Not without effort, Bagnall ignored the gunner’s interruption. “Not quite what I meant, Ken, but close enough. Paris stood for good times-Gay Paree and all that. You always had the feeling everybody who lived here knew how to enjoy himself better than you did. Lord knows whether it was really true, but you always thought so. You don’t, now.”

“Hard to be gay when you’re hungry and occupied,” Alf Whyte said.

“Occupied, yes,” Ken Embry said softly. “Straighten up, lads, here comes Jerry himself. Let’s look like soldiers for him, shall we?”

The German infantry of propaganda photographs looked more machined than born of man and woman: all lines and angles; all motions completely identical; hard, expressionless faces under coalscuttle helmets that added a final intimidating touch. The squad ambling up the street toward the aircrew fell a good ways short of Herr Goebbels’ ideal. A couple of them were fat; one wore a mustache that had more gray than brown in it.
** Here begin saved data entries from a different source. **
`config.mk`:
```
export PLATFORM = sky130hd
export DESIGN_NAME = nandPageEcc
export DESIGN_NICKNAME = d
export VERILOG_FILES = /design/src/rtl/eccPkg.sv /design/src/rtl/eccCtrl.sv /design/src/rtl/eccDatapath.sv /design/src/rtl/nandPageEcc.sv
export SDC_FILE = /design/constraint.sdc
export NUM_CORES = 1
export LEC_CHECK = 0
export CORE_MARGIN = 2
export CORE_UTILIZATION = 58
export CTS_BUF_LIST = sky130_fd_sc_hd__clkbuf_16
export DETAILED_ROUTE_END_ITERATION = 8
export PLACE_DENSITY_LB_ADDON = 0.08
export SETUP_SLACK_MARGIN = 0.5
export SLEW_MARGIN = 30
export SYNTH_ARGS = -nofsm -noshare
export SYNTH_HDL_FRONTEND = slang
export SYNTH_SLANG_ARGS = --single-unit
```
`constraint.sdc`:
```
create_clock -name clk -period 7.65 [get_ports clk]
set_input_delay 1.9125 -clock clk [delete_from_list [all_inputs] [get_ports clk]]
set_output_delay 1.9125 -clock clk [all_outputs]
set_load 0.02 [all_outputs]
```
`src/rtl/eccPkg.sv`:
```
package eccPkg;
  localparam int DATA_W = 16;
  localparam int PAR_W  = 16;
  localparam int CNT_W  = 13;
  localparam int BASE_BYTES = 528;

  localparam logic [2:0] REG_CTRL = 3'd0;
  localparam logic [2:0] REG_MODE = 3'd1;
  localparam logic [2:0] REG_PAR  = 3'd2;
  localparam logic [2:0] REG_INV  = 3'd3;
  localparam logic [2:0] REG_STAT = 3'd4;

  typedef struct packed {
    logic       clear;
    logic       accum;
    logic       capture;
    logic [1:0] capIdx;
    logic       evaluate;
  } eccStrobe_t;

  function automatic logic [CNT_W-1:0] pageWords(input logic [1:0] sel, input logic wide);
    logic [CNT_W-1:0] bytes;
    bytes = CNT_W'(BASE_BYTES) << sel;
    return wide ? (bytes >> 1) : bytes;
  endfunction
endpackage

```
`src/rtl/eccCtrl.sv`:
```
module eccCtrl
  import eccPkg::*;
(
  input  logic                clk,
  input  logic                rstN,
  input  logic                regWr,
  input  logic [2:0]          regAddr,
  input  logic [31:0]         regWdata,
  output logic [31:0]         regRdata,
  input  logic                dataPhase,
  input  logic                dataValid,
  input  logic [PAR_W-1:0]    parVal,
  input  logic [PAR_W-1:0]    invVal,
  input  logic [2:0]          flags,
  output eccStrobe_t          strobe,
  output logic                wideBus,
  output logic [CNT_W-1:0]    wordIdx
);
  logic [2:0]       modeQ;
  logic [CNT_W-1:0] cnt;
  logic [CNT_W-1:0] limit;
  logic [CNT_W-1:0] codeWords;
  logic             take;
  logic             clearNow;
  logic             lastCap;
  logic             evalPend;

  assign wideBus   = modeQ[2];
  assign limit     = pageWords(modeQ[1:0], modeQ[2]);
  assign codeWords = modeQ[2] ? CNT_W'(2) : CNT_W'(4);
  assign clearNow  = regWr && (regAddr == REG_CTRL) && regWdata[0];
  assign take      = dataPhase && dataValid && !clearNow;
  assign wordIdx   = cnt;

  always_comb begin
    strobe          = '0;
    strobe.clear    = clearNow;
    strobe.accum    = take && (cnt < limit);
    strobe.capture  = take && (cnt >= limit) && (cnt < limit + codeWords);
    strobe.capIdx   = 2'(cnt - limit);
    strobe.evaluate = evalPend;
  end

  assign lastCap = strobe.capture && (CNT_W'(strobe.capIdx) == codeWords - CNT_W'(1));

  always_ff @(posedge clk or negedge rstN) begin
    if (!rstN) begin
      modeQ    <= '0;
      cnt      <= '0;
      evalPend <= 1'b0;
    end else begin
      if (regWr && regAddr == REG_MODE) modeQ <= regWdata[2:0];
      if (clearNow) begin
        cnt      <= '0;
        evalPend <= 1'b0;
      end else begin
        if (strobe.accum || strobe.capture) cnt <= cnt + CNT_W'(1);
        evalPend <= lastCap;
      end
    end
  end

  always_comb begin
    unique case (regAddr)
      REG_MODE: regRdata = {29'd0, modeQ};
      REG_PAR:  regRdata = {16'd0, parVal};
      REG_INV:  regRdata = {16'd0, invVal};
      REG_STAT: regRdata = {29'd0, flags};
      default:  regRdata = '0;
    endcase
  end
endmodule

```
`src/rtl/eccDatapath.sv`:
```
module eccDatapath
  import eccPkg::*;
(
  input  logic               clk,
  input  logic               rstN,
  input  eccStrobe_t         strobe,
  input  logic               wideBus,
  input  logic [CNT_W-1:0]   wordIdx,
  input  logic [DATA_W-1:0]  dataIn,
  output logic [PAR_W-1:0]   parVal,
  output logic [PAR_W-1:0]   invVal,
  output logic [2:0]         flags
);
  logic [PAR_W-1:0] accP;
  logic             accOdd;
  logic [PAR_W-1:0] accQ;
  logic [31:0]      storedCode;
  logic [PAR_W-1:0] synP, synQ;
  logic             checked;
  logic [3:0]       lowX;
  logic             wordOdd;
  logic [PAR_W-1:0] contrib;
  logic [PAR_W-1:0] sP, sQ;
  logic [2:0]       nextFlags;

  always_comb begin
    lowX = '0;
    for (int b = 0; b < DATA_W; b++) begin
      if ((wideBus || b < 8) && dataIn[b]) lowX ^= 4'(b);
    end
    wordOdd = wideBus ? ^dataIn : ^dataIn[7:0];
    if (wideBus) contrib = {wordOdd ? wordIdx[11:0] : 12'd0, lowX};
    else         contrib = {wordOdd ? wordIdx : 13'd0, lowX[2:0]};
  end

  assign accQ = accP ^ {PAR_W{accOdd}};
  assign sP   = accP ^ storedCode[15:0];
  assign sQ   = accQ ^ storedCode[31:16];

  always_comb begin
    if ((sP | sQ) == '0)                nextFlags = 3'b000;
    else if ($countones({sP, sQ}) == 1) nextFlags = 3'b011;
    else if (sP == ~sQ)                 nextFlags = 3'b001;
    else                                nextFlags = 3'b101;
  end

  always_ff @(posedge clk or negedge rstN) begin
    if (!rstN) begin
      accP <= '0; accOdd <= 1'b0; storedCode <= '0;
      synP <= '0; synQ <= '0; checked <= 1'b0; flags <= '0;
    end else if (strobe.clear) begin
      accP <= '0; accOdd <= 1'b0; storedCode <= '0;
      synP <= '0; synQ <= '0; checked <= 1'b0; flags <= '0;
    end else begin
      if (strobe.accum) begin
        accP   <= accP ^ contrib;
        accOdd <= accOdd ^ wordOdd;
      end
      if (strobe.capture) begin
        if (wideBus) storedCode[strobe.capIdx[0]*16 +: 16] <= dataIn;
        else         storedCode[strobe.capIdx*8 +: 8]      <= dataIn[7:0];
      end
      if (strobe.evaluate) begin
        synP    <= sP;
        synQ    <= sQ;
        flags   <= nextFlags;
        checked <= 1'b1;
      end
    end
  end

  assign parVal = checked ? synP : accP;
  assign invVal = checked ? synQ : accQ;
endmodule

```
`src/rtl/nandPageEcc.sv`:
```
module nandPageEcc
  import eccPkg::*;
(
  input  logic        clk,
  input  logic        rstN,
  input  logic        regWr,
  input  logic [2:0]  regAddr,
  input  logic [31:0] regWdata,
  output logic [31:0] regRdata,
  input  logic        dataPhase,
  input  logic        dataValid,
  input  logic [15:0] dataIn
);
  eccStrobe_t       strobe;
  logic             wideBus;
  logic [CNT_W-1:0] wordIdx;
  logic [PAR_W-1:0] parVal, invVal;
  logic [2:0]       flags;

  eccCtrl ctrl_i (
    .clk, .rstN, .regWr, .regAddr, .regWdata, .regRdata,
    .dataPhase, .dataValid, .parVal, .invVal, .flags,
    .strobe, .wideBus, .wordIdx
  );

  eccDatapath dp_i (
    .clk, .rstN, .strobe, .wideBus, .wordIdx, .dataIn,
    .parVal, .invVal, .flags
  );
endmodule

```
==> impl_metrics.py <==
metrics = {
    "run_status": {
        "outcome": "complete, no violations",
    },
    "floorplanning": {
        "dieArea_mm2": 0.0147,
        "pin_count": 88,
        "die_x_um": 121,
        "floorplan.initialDensity_pct": 59.6,
        "core_mm2": 0.0133,
        "die_height_um": 121,
        "fp-row-count": 42,
    },
    "worst_setup_path": {
        "startpoint_type": "register",
        "rr_worst_depth": 19,
        "reg2reg_slack_ns": 1.15,
        "crit_type": "register to register",
        "worstReg2RegEnd": "dp_i.flags[2]$_DFFE_PN0P_",
        "worstPathMaxFanout": 10,
        "required_ns": 7.86,
        "cp_slowest_cell": "dfrtp_1",
        "cp.arrival_ns": 6.71,
        "critPathMaxStageDelay_ns": 0.69,
        "cpMostUsedCell": "fa_1",
        "worstPathCellList": "buf_4, xor2_1, xor2_1, nand2_1, fa_1, inv_1, fa_1, inv_1, fa_1, fa_1, fa_1, inv_1, ha_1, inv_1, fa_1, a2111oi_0, a21oi_1, nor4_1, o21ai_0",
        "cpLargestDelayFamily": "adder cells",
        "cp-end-kind": "register",
        "r2r_start": "dp_i.accOdd$_DFFE_PN0P_",
        "path_buf_inv": 5,
    },
    "global_route": {
        "grt_start_max_net_pins": 78,
        "antenna_found_initial": 0,
        "track_usage_pct": 28.2,
        "grt_pass1_vias": 5941,
        "grt_pass1_wl_um": 31900,
        "gr-total-overflow": 0,
    },
    "layout": {
        "finalNonFillerCells": 1020,
        "drive_gt1_share_pct": 7.70,
        "postLayoutCellArea_mm2": 0.00872,
        "num_antenna_cells": 0,
        "syn2layout_area_growth_pct": 9.61,
        "layout_common_cells": "dfrtp_1, inv_1, mux2i_1",
        "fin_nets": 974,
        "final_common_cell": "dfrtp_1",
    },
    "timing": {
        "rsz0062_at_grt": "false",
        "period_minus_slack_ns": 6.50,
        "setup_violations": 0,
        "fmax_ghz": 0.154,
        "setup_slack_ns": 1.15,
        "hold_viol_final": 0,
        "worst_pin_slew_ns": 0.889,
        "relSlewSlack_pct": 40.5,
        "fin_tns_setup_ns": 0,
        "drv_slew": 0,
        "skew_ns": 0.00814,
        "fin_crit_sh_pct": 84.9,
    },
    "hold_path": {
        "hold_path.startpoint": "dp_i.flags[0]$_DFFE_PN0P_",
        "hold_depth": 1,
        "min-delay-path-class": "register to register",
        "whs_endpoint": "dp_i.flags[0]$_DFFE_PN0P_",
    },
    "place": {
        "post-place-ws_ns": 1.09,
        "dpl.hpwl_um": 14600,
        "place_inst": 1003,
        "port_buffers": 42,
        "globalplace.congestion": 0.963,
        "dpl_cell_area_mm2": 0.00841,
    },
    "clock_tree": {
        "ctsHoldBuffers": 0,
        "cts.sinks": 102,
        "cts_root_buf": "clkbuf_16",
        "clockBufferDepth": 2,
        "clk_pin_slew_ns": 0.08,
        "clock_latency_ns": 0.36,
        "cts_buffers": 9,
        "post_cts_buffers": 0,
        "cts_tree": "done",
        "cts-resized-gates": 0,
        "cts_max_level": 3,
    },
    "yosys": {
        "synth_top_area_cell": "dfrtp_1",
        "ys_warn_count": 0,
        "synth_flop_cell": "dfrtp_1",
        "synth_area_leaders": "dfrtp_1, ha_1, mux2i_1, fa_1, xnor2_1",
        "synth_edf_count": 0,
        "synthCells": 822,
        "syn_avg_cell_area_um2": 9.68,
        "synth.distinct_cells": 59,
        "synthArstFlopShare_pct": 100,
        "ys_ff_latch": 102,
        "synth.top_cell.area_share_pct": 32.1,
        "synth_area_mm2": 0.00796,
        "ys_seq_area_share_pct": 32.1,
    },
    "run": {
        "maxCapViolCount": 0,
    },
    "routing": {
        "via_per_inst": 5.86,
        "wl_per_cell_um": 19.0,
        "first_pass_iters": 7,
        "wl_um": 19400,
        "ant_nets": 0,
        "post-route-drc-count": 0,
        "vias": 5975,
        "dr.first_iter.drc_count": 386,
    },
}
-- worst max-delay path by stage --
stage / from / end / slack, ns / depth (start not counted)
3_5_place_dp: dp_i.accOdd$_DFFE_PN0P_ / dp_i.flags[2]$_DFFE_PN0P_ / 1.09 / 19
5_1_grt: dp_i.accOdd$_DFFE_PN0P_ / dp_i.flags[2]$_DFFE_PN0P_ / 0.81 / 19
4_1_cts: dp_i.accOdd$_DFFE_PN0P_ / dp_i.flags[2]$_DFFE_PN0P_ / 1.08 / 19
3_3_place_gp: dp_i.accOdd$_DFFE_PN0P_ / dp_i.flags[2]$_DFFE_PN0P_ / 1.24 / 19
2_1_floorplan: dp_i.accOdd$_DFFE_PN0P_ / dp_i.flags[2]$_DFFE_PN0P_ / 2.31 / 21
6_report: dp_i.accOdd$_DFFE_PN0P_ / dp_i.flags[2]$_DFFE_PN0P_ / 1.15 / 19
-- state kept, by name, indices dropped and copies added, names as in the netlist --
signal,count
dp_i.flags,3
dp_i.synQ,16
dp_i.storedCode,32
ctrl_i.modeQ,3
dp_i.accOdd,1
ctrl_i.wordIdx,13
dp_i.synP,16
ctrl_i.evalPend,1
dp_i.accP,16
dp_i.checked,1
-- per-stage QoR --
step           utilization [%]  hold WS (ns)
6_report                  65.4         0.496
5_1_grt                   65.4         0.537
4_1_cts                   65.2         0.497
3_5_place_dp              63.0         0.480
3_3_place_gp              63.0         0.477
2_1_floorplan                -         0.450
-- worst register-to-register path, cell delays in order (launching register included) --
cell and delay [ns]:
dfrtp_1 0.69, buf_4 0.32, xor2_1 0.22, xor2_1 0.43, nand2_1 0.15, fa_1 0.56
inv_1 0.07, fa_1 0.54, inv_1 0.06, fa_1 0.53, fa_1 0.44, fa_1 0.50
inv_1 0.07, ha_1 0.16, inv_1 0.05, fa_1 0.37, a2111oi_0 0.30, a21oi_1 0.08
nor4_1 0.62, o21ai_0 0.19
-- cell type report --
cell class                      count  area (µm²)
Clock buffer                        9         225
Clock inverter                      7        71.3
Fill cell                        1117        4620
Inverter                           77         289
Multi-Input combinational cell    599        4880
Sequential cell                   102        2550
Tap cell                          176         220
Timing Repair Buffer               50         482
-- kinds of logic (layout without fill, tap and decap cells) --
group	after synthesis	count (layout)	share of synthesized area (%)
flops	102	102	32.1
fa+ha+maj	79	79	14.9
other cells	1	16	0.0471
xor+xnor	89	89	9.97
simple gates	214	214	13.7
buf+inv	136	143	7.39
mux	93	93	12.1
compound gates	108	108	9.84
-- cell usage after synthesis (all sizes together), types with 12 or more instances --
cell type and instances:
buf 25, nand2b 20, clkbuf 34, nand4 22
mux2 28, inv 77, a21oi 28, nand2 50
mux2i 65, nor2 59, dfrtp 102, nand3 16
o21ai 13, nor4 12, fa 26, ha 53
o22ai 15, a211oi 16, xnor2 49, xor2 39
-- metal layers --
| layer | up-vias | global-route usage (%) | part of all wire [%] |
|---|---|---|---|
| li1 | 2835 | - | - |
| met1 | 2965 | 40.1 | 46 |
| met4 | 0 | 6.97 | 1.6 |
| met3 | 20 | 4.32 | 4.3 |
| met2 | 155 | 45.5 | 48 |
| met5 | - | 0 | 0 |
Power is not shown: default switching activity piles up to over one toggle a cycle in this logic, so the estimate is an artifact.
Several had the top, buttons of their tunics undone, something a Goebbels soldier would sooner have been shot than imagine. Some were missing buttons altogether; most had boots that wanted polishing.

Third-line troops, Bagnall realized, maybe fourth-. The real German army, the past year, was locked in battle with the Russians or grinding now forward, now back across the Sahara. Beaten France got the dregs of German manpower. Bagnall wondered how happy these Occupation warriors were at the prospect of holding back the Lizards, a worse enemy than the Red Army ever dreamed of being.

He also wondered, rather more to the point, if the tacit Anglo-German truce held on the ground as well as in the air. The Germans up ahead might be overage and overweight, but they all carried Mauser rifles, which made the aircrew’s pistols seem like toys by comparison.

The Feldwebel in charge of the German squad owned a belly that made him look as if he were in a family way. He held up a hand to rein in his men, then approached the British fliers alone. He had three chins and his eyes were pouchy, but they were also very shrewd; Bagnall would not have wanted to sit down at a card table with him.

“Sprechen Sie deutsch?” the sergeant asked.

The Englishmen looked at one another. They all shook their heads. Ken Embry asked, “Do any of your men speak English? Or parlez-vous francais?”

The Felwebel shook his head; his flabby flesh wobbled. But, as Bagnall had suspected, he was a resourceful fellow. He went back to his squad, growled at his men. They hurried into shops on the boulevard. In less than a minute, one of the soldiers emerged with a thin, frightened-looking Frenchman whose enormous ears looked ready to sail him away on the slightest breeze.

That, however, was not why the soldier had grabbed him. He proved to speak not only French but also fluent German. The Feldwebel spoke through him: “There is a Soldatenheim, a military canteen, at the Cafe Wepler, Place Clichy. That is where English fliers are being dealt with. You will please come with us.”

“Are we prisoners?” Bagnall asked.

The Frenchman relayed the question to the German sergeant. He was more at ease now that he saw be was to serve as interpreter rather than, say, hostage. The sergeant answered, “No, you are not prisoners. You are guests. But this is not your country, and you will come with us.”

It did not sound like a request. In English, Embry said, “Shall I point out it’s not his bloody country, either?” With the rest of the aircrew, Bagnall considered that. The Germans had his comrades outnumbered and outgunned. No one said anything. The pilot sighed and returned to French: “Tell the sergeant we will go with him.”

“Gut, gut,” the Feldwebel said expansively, cradling that vast belly of his as if it were indeed a child. He also ordered the Frenchman to come along so he could keep on interpreting. The fellow cast a longing glance back at his little luggage store, but had no choice save to obey.

It was a long walk the Soldatenheim lay on the right bank of the Seine, north and east of the Arc de Triomphe. The Germans and the English had both respected the monuments of Paris. The Lizards knew no such compunctions; a chunk had been torn out of the Arc, like a cavity in a rotting tooth. The Eiffel Tower still stood, but Bagnall wondered how many days more it would dominate the Paris skyline.

In the end, though, what lay longest in the flight engineer’s memory about the journey to the canteen was a small thing: an old man with a bushy white mustache walking slowly along the street. At first glance, he looked like Marshal Petain, or anyone’s favorite grandfather. He carried a stick, and wore a homburg and an elegant, double-breasted pinstripe suit with knife-sharp creases. On the left breast pocket of that suit was sewn a yellow six-pointed star with one word: Juif.